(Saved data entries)
%%

From an optimization exercise on the open Yosys and OpenROAD flow, aimed at small area and a short achievable clock period; shortcuts taken in it are not production practice.
RTL that was checked went through simulation tests only; none was proved equivalent to the original.
Power is estimated from default activity; no workload was simulated.

== main ==
==> module qd256, before the edit <==
module qd256 (
    input  wire       clk,
    input  wire       rst,
    input  wire       cmd_valid,
    input  wire [2:0] cmd_op,
    input  wire [7:0] cmd_a,
    input  wire [7:0] cmd_b,
    output reg        res_valid,
    output reg  [7:0] res,
    output wire       err
);
    reg [7:0] acc;
    reg       err_q;
    wire       use_acc = cmd_op[2];                  
    wire       inv     = ~(cmd_op[0] ^ cmd_op[2]);   
    wire       no_b    = cmd_op[1];                  
    wire [7:0] l    = use_acc ? acc : cmd_a;
    wire [7:0] r    = no_b ? 8'h00 : cmd_b;
    wire       jl   = l[7];
    wire       sub  = jl | inv;                      
    wire       cin  = jl;                            
    wire       nout = inv & ~jl;                     
    wire       flip = jl & (r[0] ^ (inv & l[0]));    
    wire [6:0] ro   = r[6:0] ^ {7{sub}};
    wire [7:0] c;
    assign c[0] = cin;
    genvar i;
    generate
        for (i = 0; i < 7; i = i + 1) begin : g_add
            assign c[i+1] = (l[i] & ro[i]) | (c[i] & (l[i] | ro[i]));
        end
    endgenerate
    wire [6:0] sum  = l[6:0] ^ ro ^ c[6:0];
    wire [6:0] k    = sum ^ {7{nout}} ^ {flip, 6'd0};
    wire [7:0] out  = {jl ^ r[7], k};
    wire       emits = cmd_op[2] ? ~cmd_op[1] : (cmd_op[1] ^ cmd_op[0]);
    always @(posedge clk) begin
        if (rst) begin
            acc       <= 8'h00;
            err_q     <= 1'b0;
            res_valid <= 1'b0;
        end else begin
            res_valid <= cmd_valid & emits;
            if (cmd_valid) begin
                case (cmd_op)
                    3'b011: acc <= 8'h00;
                    3'b100: acc <= out;
                    3'b101: acc <= cmd_b;
                    default: ;
                endcase
                if (cmd_op[2] & cmd_op[1])
                    err_q <= 1'b1;
            end
        end
    end
    always @(posedge clk)
        res <= out;
    assign err = err_q;
endmodule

%%

## Task requirements
The answer must be the line containing "wire [6:0] k" and every line after it to the end of the data, exactly as written.

## Task response
    wire [6:0] k    = sum ^ {7{nout}} ^ {flip, 6'd0};
    wire [7:0] out  = {jl ^ r[7], k};
    wire       emits = cmd_op[2] ? ~cmd_op[1] : (cmd_op[1] ^ cmd_op[0]);
    always @(posedge clk) begin
        if (rst) begin
            acc       <= 8'h00;
            err_q     <= 1'b0;
            res_valid <= 1'b0;
        end else begin
            res_valid <= cmd_valid & emits;
            if (cmd_valid) begin
                case (cmd_op)
                    3'b011: acc <= 8'h00;
                    3'b100: acc <= out;
                    3'b101: acc <= cmd_b;
                    default: ;
                endcase
                if (cmd_op[2] & cmd_op[1])
                    err_q <= 1'b1;
            end
        end
    end
    always @(posedge clk)
        res <= out;
    assign err = err_q;
endmodule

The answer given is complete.